In the first phase of the three-month residency, which began in September, artists travelled to Neom to become acquainted with the region, its landscape and the projects involved. “We wanted them to understand what we were doing,” Lynch says. “We wanted them to hopefully, sort of provoke us into thinking about now what would be the next iteration of the Artists in Residence programme.”
The artists travelled to Thyssen-Bornemisza Art Contemporary, an art and advocacy foundation in Madrid, in the second phase of the residency to ruminate on their experiences in Neom while immersing themselves, Lynch says, “in a sophisticated and developed artistic market”.
“The artists then had a month to themselves to think about what their work was going to be, and if they wanted to create work,” Lynch says. “We didn't stipulate that they had to create work, but we envisaged that there would be an output at the end of it that we could show to the people at Neom.”
The artists were paired with engineers and people working in different sectors within Neom to better comprehend the scope and aim of the projects. This proved to be influential both ways, Lynch says.

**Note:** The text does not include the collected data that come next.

From an optimization exercise on the open Yosys and OpenROAD flow, aimed at small area and a short achievable clock period; shortcuts taken in it are not production practice. In this exercise RTL edits were held to simulation tests only and were not proved equivalent to the original. No driver is modelled on the clock port, so clock power and skew are understated where the tree is cut down; a real chip needs a root buffer or a tree. No activity file was given, so power comes from the tool's default toggle rates.

==> job 6272 <==
==> flow/design.v <==
module usart (
    input wire clk,
    input wire rst,
    input wire [7:0] tx_data_in,
    input wire tx_write_en,
    output wire tx_full,
    output wire tx_serial_out,
    input wire rx_serial_in,
    output wire [7:0] rx_data_out,
    input wire rx_read_en,
    output wire rx_empty
);
    integer i;
    reg [7:0]  tmem [0:15];
    reg [15:0] tosel;
    reg        te;
    reg [3:0]  tcnt;
    reg        tld;
    reg [7:0]  tsh;
    reg        tso;
    wire t_rd = tcnt[3];                    
    wire t_wr = tx_write_en & ~tosel[15];   
    wire [15:0] t_up = {tosel[14:0], te};   
    reg  [7:0]  t_byte;
    always @* begin
        t_byte = 8'd0;
        for (i = 0; i < 16; i = i + 1)
            t_byte = t_byte | ({8{tld & t_up[i]}} & tmem[i]);
    end
    always @(posedge clk)
        if (t_wr) begin
            tmem[0] <= tx_data_in;
            for (i = 1; i < 16; i = i + 1)
                tmem[i] <= tmem[i - 1];
        end
    always @(posedge clk)
        tld <= t_rd;
    always @(posedge clk) begin
        if (rst) begin
            tosel <= 16'd0; te <= 1'b1;
            tcnt <= 4'd0; tsh <= 8'd0; tso <= 1'b0;
        end else begin
            if (t_wr & ~t_rd) begin
                tosel <= t_up;
                te <= 1'b0;
            end else if (t_rd & ~t_wr) begin
                tosel <= {1'b0, tosel[15:1]};
                te <= tosel[0];
            end
            if (~te & (tcnt == 4'd0)) tcnt <= 4'd8;
            else if (tcnt != 4'd0) tcnt <= tcnt - 4'd1;
            tsh <= t_byte | ({tsh[6:0], 1'b0} & {8{~tld}});
            tso <= tsh[7];
        end
    end
    assign tx_full = tosel[15];
    assign tx_serial_out = tso;
    reg [7:0]  rsh;
    reg [2:0]  rbc;
    reg        rwe;
    reg [7:0]  rmem [0:15];
    reg [15:0] rosel;
    reg        re;
    reg [7:0]  rdo;
    wire r_wr = rwe & ~rosel[15];           
    wire r_rd = rx_read_en & ~re;
    reg [7:0] r_byte;
    always @* begin
        r_byte = 8'd0;
        for (i = 0; i < 16; i = i + 1)
            r_byte = r_byte | ({8{rosel[i]}} & rmem[i]);
    end
    always @(posedge clk)
        rsh <= {rsh[6:0], rx_serial_in};
    always @(posedge clk)
        if (r_wr) begin
            rmem[0] <= rsh;
            for (i = 1; i < 16; i = i + 1)
                rmem[i] <= rmem[i - 1];
        end
    always @(posedge clk) begin
        if (rst) begin
            rbc <= 3'd0; rwe <= 1'b0;
            rosel <= 16'd0; re <= 1'b1;
            rdo <= 8'd0;
        end else begin
            rbc <= rbc + 3'd1;
            rwe <= (rbc == 3'd7);
            if (r_rd) rdo <= r_byte;
            if (r_wr & ~r_rd) begin
                rosel <= {rosel[14:0], re};
                re <= 1'b0;
            end else if (r_rd & ~r_wr) begin
                rosel <= {1'b0, rosel[15:1]};
                re <= rosel[0];
            end
        end
    end
    assign rx_data_out = rdo;
    assign rx_empty = re;
endmodule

Allaf is an example. The performance artist worked on a filmed dance piece that featured a robot programmed by one of the engineers at Neom. “The engineer also has become interested in the potential of engineering in relation to art,” Lynch says. “We have a robotics and a 3D printing team to help us make buildings and all sorts of things, and they're now looking at how 3D printing could create major public art pieces for us into the future.”

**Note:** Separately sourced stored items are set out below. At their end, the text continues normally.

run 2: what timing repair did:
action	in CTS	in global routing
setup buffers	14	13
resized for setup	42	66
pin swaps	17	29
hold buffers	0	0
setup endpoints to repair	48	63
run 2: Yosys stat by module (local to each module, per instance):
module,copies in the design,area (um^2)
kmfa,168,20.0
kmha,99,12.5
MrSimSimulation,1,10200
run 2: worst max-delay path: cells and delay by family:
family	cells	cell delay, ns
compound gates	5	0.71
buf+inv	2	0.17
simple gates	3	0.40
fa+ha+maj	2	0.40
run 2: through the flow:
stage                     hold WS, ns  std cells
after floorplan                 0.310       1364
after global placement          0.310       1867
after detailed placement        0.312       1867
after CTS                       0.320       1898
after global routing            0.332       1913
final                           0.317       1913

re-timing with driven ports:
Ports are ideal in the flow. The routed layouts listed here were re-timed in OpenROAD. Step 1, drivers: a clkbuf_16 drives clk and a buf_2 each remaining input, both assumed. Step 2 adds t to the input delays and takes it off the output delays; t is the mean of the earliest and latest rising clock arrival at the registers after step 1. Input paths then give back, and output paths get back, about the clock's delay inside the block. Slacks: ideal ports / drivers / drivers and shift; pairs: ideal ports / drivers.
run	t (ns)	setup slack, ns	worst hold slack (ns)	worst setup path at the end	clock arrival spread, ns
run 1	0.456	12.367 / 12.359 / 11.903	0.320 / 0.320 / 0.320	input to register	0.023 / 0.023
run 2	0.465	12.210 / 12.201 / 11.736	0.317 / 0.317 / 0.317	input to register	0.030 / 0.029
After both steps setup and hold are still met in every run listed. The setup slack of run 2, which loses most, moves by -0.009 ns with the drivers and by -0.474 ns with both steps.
This is an optimization exercise on Yosys and OpenROAD, whose aim is small area, not a production implementation.
Only simulation tests tie the RTL to the original design; equivalence was not proved.
No driver is modelled on the clock port, so clock power and skew are understated where the tree is cut down; a real chip needs a root buffer or a tree.
Power is estimated from default activity; no workload was simulated.

== trial 10 ==
==> flow/design.v <==
module keypad_entry (
    input        clk,
    input        rst_n,
    input  [3:0] row,
    output [3:0] col,
    output       key_ready,
    output [3:0] key_data,
    output [3:0] press_count,
    output       key_read,
    output [9:0] num1,
    output [9:0] num2,
    output       num1_done,
    output       num2_done,
    output       sum_ready,
    output [3:0] disp_hundreds,
    output [3:0] disp_tens,
    output [3:0] disp_units,
    output [1:0] active_field
);
    reg [5:0] lf;
    reg [1:0] lo;
    reg [2:0] k;
    reg       zc;        
    reg [3:0] kd;
    reg [3:0] pc;
    reg [1:0] af;
    reg       f2dig;     
    reg [3:0] dh, dt, du;
    reg [9:0] n1;
    wire scan  = |lf;
    wire tmax  = (lo == 2'd3) & (lf == 6'b100000);    
    wire [2:0] n = {k[0], lo};
    wire an0   = ~scan & (n == 3'd1);
    wire an4   = ~scan & (n == 3'd5);
    wire rise  = ~scan & (n == 3'd6);
    wire wait2 = ~scan & (n == 3'd7) & ~k[1];
    wire stuck = ~scan & k[1];
    assign key_ready = ~scan & k[0] & lo[1];
    assign key_read  = wait2;
    wire [1:0] idx = k[2:1];
    assign col = {scan & (idx != 2'd0), ~scan | (idx != 2'd1), idx != 2'd2, idx != 2'd3};
    function [3:0] code_of(input [3:0] pos);
        case (pos)
            4'b00_00: code_of = 4'hA; 4'b00_01: code_of = 4'hB;
            4'b00_10: code_of = 4'hC; 4'b00_11: code_of = 4'hD;
            4'b01_00: code_of = 4'h3; 4'b01_01: code_of = 4'h6;
            4'b01_10: code_of = 4'h9; 4'b01_11: code_of = 4'hE;
            4'b10_00: code_of = 4'h2; 4'b10_01: code_of = 4'h5;
            4'b10_10: code_of = 4'h8; 4'b10_11: code_of = 4'h0;
            4'b11_00: code_of = 4'h1; 4'b11_01: code_of = 4'h4;
            4'b11_10: code_of = 4'h7; default:  code_of = 4'hF;
        endcase
    endfunction
    wire c0 = &row;                                    
    wire c4 = ~|row;                                   
    wire c1 = (row == 4'b1110) | (row == 4'b1101) | (row == 4'b1011) | (row == 4'b0111);
    wire [1:0] ri = {~row[2] | ~row[3], ~row[1] | ~row[3]};
    reg [1:0] ts;        
    reg [3:0] tp;        
    wire [1:0] bs = (idx == 2'd0) ? 2'b00 : ts;
    reg  [1:0] ts_n;
    always @(*) begin
        case (bs)
            2'b00: ts_n = c0 ? 2'b00 : c1 ? 2'b01 : (c4 && idx == 2'd0) ? 2'b11 : 2'b10;
            2'b01: ts_n = c0 ? 2'b01 : 2'b10;
            2'b10: ts_n = 2'b10;
            default: ts_n = c4 ? 2'b11 : 2'b10;
        endcase
    end
    wire one  = (ts == 2'b01);
    wire zero = (ts == 2'b00) | (ts == 2'b11);
    wire go_scan = (an0 & ~(zc & one)) | wait2;
    always @(posedge clk) begin
        if (scan & tmax & k[0]) begin
            ts <= ts_n;
            if (bs == 2'b00 && c1) tp <= {idx, ri};
        end
    end
    wire last = scan & tmax & (k == 3'd7);            
    always @(posedge clk or negedge rst_n) begin
        if (!rst_n) begin
            lf <= 6'b000001;
            lo <= 2'd0;
            k  <= 3'd0;
            zc <= 1'b0;
            kd <= 4'd0;
        end else begin
            lf <= last ? 6'b000000 : {lf[4:0], (lf[5] ^ lf[4]) | go_scan};
            if (scan) begin
                lo <= lo + 2'd1;
                if (tmax) k <= k + 3'd1;
            end else if (!stuck) begin
                lo <= (an0 & go_scan) ? 2'd0 : lo + 2'd1;
                k[0] <= k[0] ^ (lo == 2'd3);
                if (rise && af == 2'd3) k[1] <= 1'b1;
            end
            if (an0) zc <= zero;
            if (an4) kd <= code_of(tp);
        end
    end
    assign key_data = kd;
    always @(posedge clk or negedge rst_n) begin
        if (!rst_n) pc <= 4'd0;
        else if (rise) pc <= pc + 4'd1;
    end
    assign press_count = pc;
    wire [3:0] cv_v   = dt + du[3:1];
    wire [4:0] cv_q   = {dt, 1'b0} + cv_v[3:1];
    wire [4:0] cv_h3  = dh[3] ? (dh[0] ? 5'd28 : 5'd25) : ({1'b0, dh[2:0], 1'b0} + {2'b0, dh[2:0]});
    wire [7:0] cv_r   = {cv_h3, dh[2:0]} + cv_q;
    wire [9:0] conv   = {cv_r, dt[0] ^ du[1], du[0]};
    wire is_digit = (kd <= 4'h9);
    wire keep = (af == 2'd1) | f2dig;      
    always @(posedge clk or negedge rst_n) begin
        if (!rst_n) begin
            af <= 2'd0; f2dig <= 1'b0;
            dh <= 4'd0; dt <= 4'd0; du <= 4'd0;
            n1 <= 10'd0;
        end else begin
            if (af == 2'd0) af <= 2'd1;
            if (rise & (af == 2'd1 || af == 2'd2)) begin
                if (is_digit) begin
                    dh <= keep ? dt : 4'd0;
                    dt <= keep ? du : 4'd0;
                    du <= kd;
                    if (af == 2'd2) f2dig <= 1'b1;
                end else if (af == 2'd1 && kd == 4'hF) begin
                    n1 <= conv;
                    af <= 2'd2;
                end else if (af == 2'd2 && kd == 4'hE) begin
                    af <= 2'd3;
                end
            end
        end
    end
    assign num1 = n1;
    assign num2 = conv & {10{(af == 2'd3) & f2dig}};
    assign num1_done = af[1];
    assign num2_done = af[1] & af[0];
    assign sum_ready = (af == 2'd3) & ~wait2;
    assign disp_hundreds = dh;
    assign disp_tens = dt;
    assign disp_units = du;
    assign active_field = af;
endmodule
Settings: LEC_CHECK=0, CAP_MARGIN=0, CORE_MARGIN=2, CORE_UTILIZATION=40, SLEW_MARGIN=0; clock period 10.0 ns.
standard.sh (not shown) runs the stock make flow with config.mk's settings and CLKGATE_MAP_FILE= SYNTH_SCRIPT=/design/flow/synth_recipe.tcl, a recipe that flattens the netlist after the stock synthesis.
==> flow/flow/run.sh <==
#!/bin/bash
# The standard layout with three changes:
#  1. the standard synthesis's combinational gates are re-mapped for area by
#     ABC (flow/resyn.ys, flow/resyn.abc; the best of three seeds is kept);
#     its flip-flops are kept as they are;
#  2. the ports are buffered with the smallest buffer (buf_1);
#  3. a hand-built one-level clock tree (flow/pre_cts.tcl): the clock port
#     drives three clock buffers, each feeding a third of the flip-flops.
# Each tool's output goes to a log file of its own in this folder.
set -euo pipefail
here=$(pwd)
R=$here/orfs/results/$FLOW_PLATFORM/keypad_entry/base
LIB=$FLOW_HOME/platforms/$FLOW_PLATFORM/lib/sky130_fd_sc_hd__tt_025C_1v80.lib
YOSYS=${YOSYS_EXE:-$FLOW_HOME/../tools/install/yosys/bin/yosys}
DONT_USE=$(sed -n '/DONT_USE_CELLS += /,/^#/p' $FLOW_HOME/platforms/$FLOW_PLATFORM/config.mk \
  | grep -o 'sky130_fd_sc_hd__[a-z0-9_]*' | sed 's/^/-dont_use /' | tr '\n' ' ')

bash standard.sh synth > standard_synth.log 2>&1

cp $R/1_2_yosys.v $here/standard_1_2_yosys.v
# three ABC runs with different random seeds; the smallest netlist is kept
for seed in 1 2 3; do
  sed "s/{SEED}/$seed/" flow/resyn.abc > resyn_$seed.abc
  sed -e "s#{LIB}#$LIB#g" -e "s#{NETLIST}#$here/standard_1_2_yosys.v#" -e "s#{TOP}#$FLOW_TOP#g" \
      -e "s#{DONT_USE}#$DONT_USE#" -e "s#{ABC_SCRIPT}#$here/resyn_$seed.abc#" -e "s#{OUT}#$here/resyn_$seed.v#" \
      flow/resyn.ys > resyn_run_$seed.ys
  $YOSYS -s resyn_run_$seed.ys > resyn_$seed.log 2>&1 &
done
wait
best=$(for seed in 1 2 3; do
  a=$(grep 'Chip area' resyn_$seed.log | tail -1 | awk '{print $NF}')
  if [[ -n "$a" && -s resyn_$seed.v ]]; then echo "$a $seed"; fi
done | sort -g | head -1 | awk '{print $2}')
echo "kept ABC run $best" > resyn_choice.log
cp resyn_$best.v $R/1_2_yosys.v
sed -e "s#{LIB}#$LIB#g" -e "s#{TOP}#$FLOW_TOP#g" -e "s#{OUT}#$R/1_2_yosys.v#" flow/check.ys > check_run.ys
$YOSYS -s check_run.ys > resyn_check.log 2>&1
rm -f $R/1_synth.odb

MY_CLKBUF=sky130_fd_sc_hd__clkbuf_8 MY_NX=3 MY_NY=1 bash standard.sh \
  BUFFER_PORTS_ARGS="-buffer_cell sky130_fd_sc_hd__buf_1" \
  PRE_CTS_TCL="$here/flow/pre_cts.tcl" \
  finish > standard_flow.log 2>&1
Other scripts of this flow, unchanged in this note and not shown: flow/flow/check.ys, flow/flow/pre_cts.tcl, flow/flow/resyn.abc, flow/flow/resyn.ys
Modified inputs, build 70 compared to trial 10
==> flow/design.v <==
module keypad_entry (
    input        clk,
    input        rst_n,
    input  [3:0] row,
    output [3:0] col,
    output       key_ready,
    output [3:0] key_data,
    output [3:0] press_count,
    output       key_read,
    output [9:0] num1,
    output [9:0] num2,
    output       num1_done,
    output       num2_done,
    output       sum_ready,
    output [3:0] disp_hundreds,
    output [3:0] disp_tens,
    output [3:0] disp_units,
    output [1:0] active_field
);
    reg [5:0] lf;
    reg [1:0] lo;
    reg [2:0] k;
    reg       zc;        
    reg [3:0] kd;
    reg [3:0] pc;
    reg [1:0] af;
    reg       f2dig;     
    reg [3:0] dh, dt, du;
    reg [9:0] n1;
    wire scan  = |lf;
    wire tmax  = (lo == 2'b10) & (lf == 6'b100000);   
    wire [1:0] lo_n = {lo[0], ~lo[1]};                 
    wire an0   = ~scan & ~k[0] & (lo == 2'b01);
    wire an4   = ~scan & k[0] & (lo == 2'b01);
    wire rise  = ~scan & k[0] & (lo == 2'b11);
    wire wait2 = ~scan & k[0] & (lo == 2'b10) & ~k[1];
    wire stuck = ~scan & k[1];
    assign key_ready = ~scan & k[0] & lo[1];
    assign key_read  = wait2;
    wire [1:0] idx = k[2:1];
    assign col = {scan & (idx != 2'b00), ~scan | (idx != 2'b01), idx != 2'b11, idx != 2'b10};
    function [3:0] code_of(input [3:0] pos);
        case (pos)
            4'b00_00: code_of = 4'hA; 4'b00_01: code_of = 4'hB;
            4'b00_10: code_of = 4'hC; 4'b00_11: code_of = 4'hD;
            4'b01_00: code_of = 4'h3; 4'b01_01: code_of = 4'h6;
            4'b01_10: code_of = 4'h9; 4'b01_11: code_of = 4'hE;
            4'b11_00: code_of = 4'h2; 4'b11_01: code_of = 4'h5;
            4'b11_10: code_of = 4'h8; 4'b11_11: code_of = 4'h0;
            4'b10_00: code_of = 4'h1; 4'b10_01: code_of = 4'h4;
            4'b10_10: code_of = 4'h7; default:  code_of = 4'hF;
        endcase
    endfunction
    wire c0 = &row;                                    
    wire c4 = ~|row;                                   
    wire c1 = (row == 4'b1110) | (row == 4'b1101) | (row == 4'b1011) | (row == 4'b0111);
    wire [1:0] ri = {~row[2] | ~row[3], ~row[1] | ~row[3]};
    reg [1:0] ts;        
    reg [3:0] tp;        
    wire [1:0] bs = (idx == 2'd0) ? 2'b00 : ts;
    reg  [1:0] ts_n;
    always @(*) begin
        case (bs)
            2'b00: ts_n = c0 ? 2'b00 : c1 ? 2'b01 : (c4 && idx == 2'd0) ? 2'b11 : 2'b10;
            2'b01: ts_n = c0 ? 2'b01 : 2'b10;
            2'b10: ts_n = 2'b10;
            default: ts_n = c4 ? 2'b11 : 2'b10;
        endcase
    end
    wire one  = (ts == 2'b01);
    wire zero = (ts == 2'b00) | (ts == 2'b11);
    wire go_scan = (an0 & ~(zc & one)) | wait2;
    always @(posedge clk) begin
        if (scan & tmax & k[0]) begin
            ts <= ts_n;
            if (bs == 2'b00 && c1) tp <= {idx, ri};
        end
    end
    wire last = scan & tmax & (k == 3'b101);            
    always @(posedge clk or negedge rst_n) begin
        if (!rst_n) begin
            lf <= 6'b000001;
            lo <= 2'd0;
            k  <= 3'd0;
            zc <= 1'b0;
            kd <= 4'd0;
        end else begin
            lf <= last ? 6'b000000 : {lf[4:0], (lf[5] ^ lf[4]) | go_scan};
            if (scan) begin
                lo <= lo_n;
                if (tmax) begin
                    k[0] <= ~k[0];
                    if (k[0]) k[2:1] <= {k[1], ~k[2]};
                end
            end else if (!stuck) begin
                lo <= (an0 & go_scan) ? 2'b00 : lo_n;
                k[0] <= k[0] ^ (lo == 2'b10);
                if (rise && af == 2'd3) k[1] <= 1'b1;
            end
            if (an0) zc <= zero;
            if (an4) kd <= code_of(tp);
        end
    end
    assign key_data = kd;
    always @(posedge clk or negedge rst_n) begin
        if (!rst_n) pc <= 4'd0;
        else if (rise) pc <= pc + 4'd1;
    end
    assign press_count = pc;
    wire [3:0] cv_v   = dt + du[3:1];
    wire [4:0] cv_q   = {dt, 1'b0} + cv_v[3:1];
    wire [4:0] cv_h3  = dh[3] ? (dh[0] ? 5'd28 : 5'd25) : ({1'b0, dh[2:0], 1'b0} + {2'b0, dh[2:0]});
    wire [7:0] cv_r   = {cv_h3, dh[2:0]} + cv_q;
    wire [9:0] conv   = {cv_r, dt[0] ^ du[1], du[0]};
    wire is_digit = (kd <= 4'h9);
    wire keep = (af == 2'd1) | f2dig;      
    always @(posedge clk or negedge rst_n) begin
        if (!rst_n) begin
            af <= 2'd0; f2dig <= 1'b0;
            dh <= 4'd0; dt <= 4'd0; du <= 4'd0;
            n1 <= 10'd0;
        end else begin
            if (af == 2'd0) af <= 2'd1;
            if (rise & (af == 2'd1 || af == 2'd2)) begin
                if (is_digit) begin
                    dh <= keep ? dt : 4'd0;
                    dt <= keep ? du : 4'd0;
                    du <= kd;
                    if (af == 2'd2) f2dig <= 1'b1;
                end else if (af == 2'd1 && kd == 4'hF) begin
                    n1 <= conv;
                    af <= 2'd2;
                end else if (af == 2'd2 && kd == 4'hE) begin
                    af <= 2'd3;
                end
            end
        end
    end
    assign num1 = n1;
    assign num2 = conv & {10{(af == 2'd3) & f2dig}};
    assign num1_done = af[1];
    assign num2_done = af[1] & af[0];
    assign sum_ready = (af == 2'd3) & ~wait2;
    assign disp_hundreds = dh;
    assign disp_tens = dt;
    assign disp_units = du;
    assign active_field = af;
endmodule
Findings:
- In the flow results for trial 10 and build 70, the routing usage on met1 is larger on trial 10.
- Trial 10 → build 70: global-route wire length before repair now smaller; total power increased 1.3%; via count has decreased; pre-CTS setup slack increased by 0.21 ns relative to the old numbers.
- Min post-detailed-routing wire length across trial 10 and build 70: build 70
- Build 70 against trial 10: count of non-filler cells in the finished layout went down by about 1.2%; met2 track demand over resource went down by 2.6 points; final worst-path cycle share went down by 1.5 points.
- Build 70 leaves more setup margin than trial 10.
No run of this note takes its clock network from TritonCTS; it comes from the design's own scripts or RTL.

## separate check: timing with driven ports
The results above use ideal ports. As a check the final layouts listed here were re-extracted and re-timed, cells and wires unchanged.
Step 1 assumes that a clkbuf_16 drives the clock port and a buf_2 every other input.
Step 2 moves the port delays by t, midway between the first and last clock arrival at a register: inputs arrive t later, outputs are due t later. That takes back most of the time a late clock gives input paths.
Three values: no drivers, after step 1, after step 2; two values: the first two.
run | t, ns | setup slack, ns | worst setup path after step 2
trial 10 | 0.201 | 4.300 / 4.254 / 4.455 | register to output
build 70 | 0.205 | 4.452 / 4.406 / 4.611 | register to output
After both steps setup and hold are still met in every run listed.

Other artists focused on a different aspect in Neom. Ali Bin Ali, for instance, was keen on exploring the ornithological and migratory patterns of the region’s birds. The artist found connections between the flight patterns and local mythologies and social histories, responding to Neom’s mandate of harmonising the natural environment with urban development.
Cassina, on the other hand, found inspiration in a 1990s Japanese sewing machine he found in Madrid. He worked with various departments within Neom, including the sustainability and urban planning sections, and eventually created an eight metre-long tapestry that maps out the history of Neom, between the Nabataean and contemporary eras.
“He actually created a map, which started at one end with the Nabataeans and finished with the camp that he was living in here,” Lynch says. “He created a brilliant artwork.”

Alamoudi also addressed the region’s sprawling history, but through film. “She went out into the desert and did a video telling her version of the story of Neom over a period of time,” Lynch says.
The artist’s works and research were presented in an exhibition at Neom in late November, effectively concluding the first Artists in Residence programme. A series of lectures by the artists were also hosted at the site, giving the Neom staff an insight into how they envision building a city for the future.
“We only did the exhibition for a relatively short period of time,” Lynch says. “We only had the 5,500 people who live in Neom as the target audience, as well as the consultants that had come in from various places. I think it clearly established, as you talk about things like buildings of the future and design in the future, that you'll get as much good ideas from artists as you will from architects, engineers or futurists.”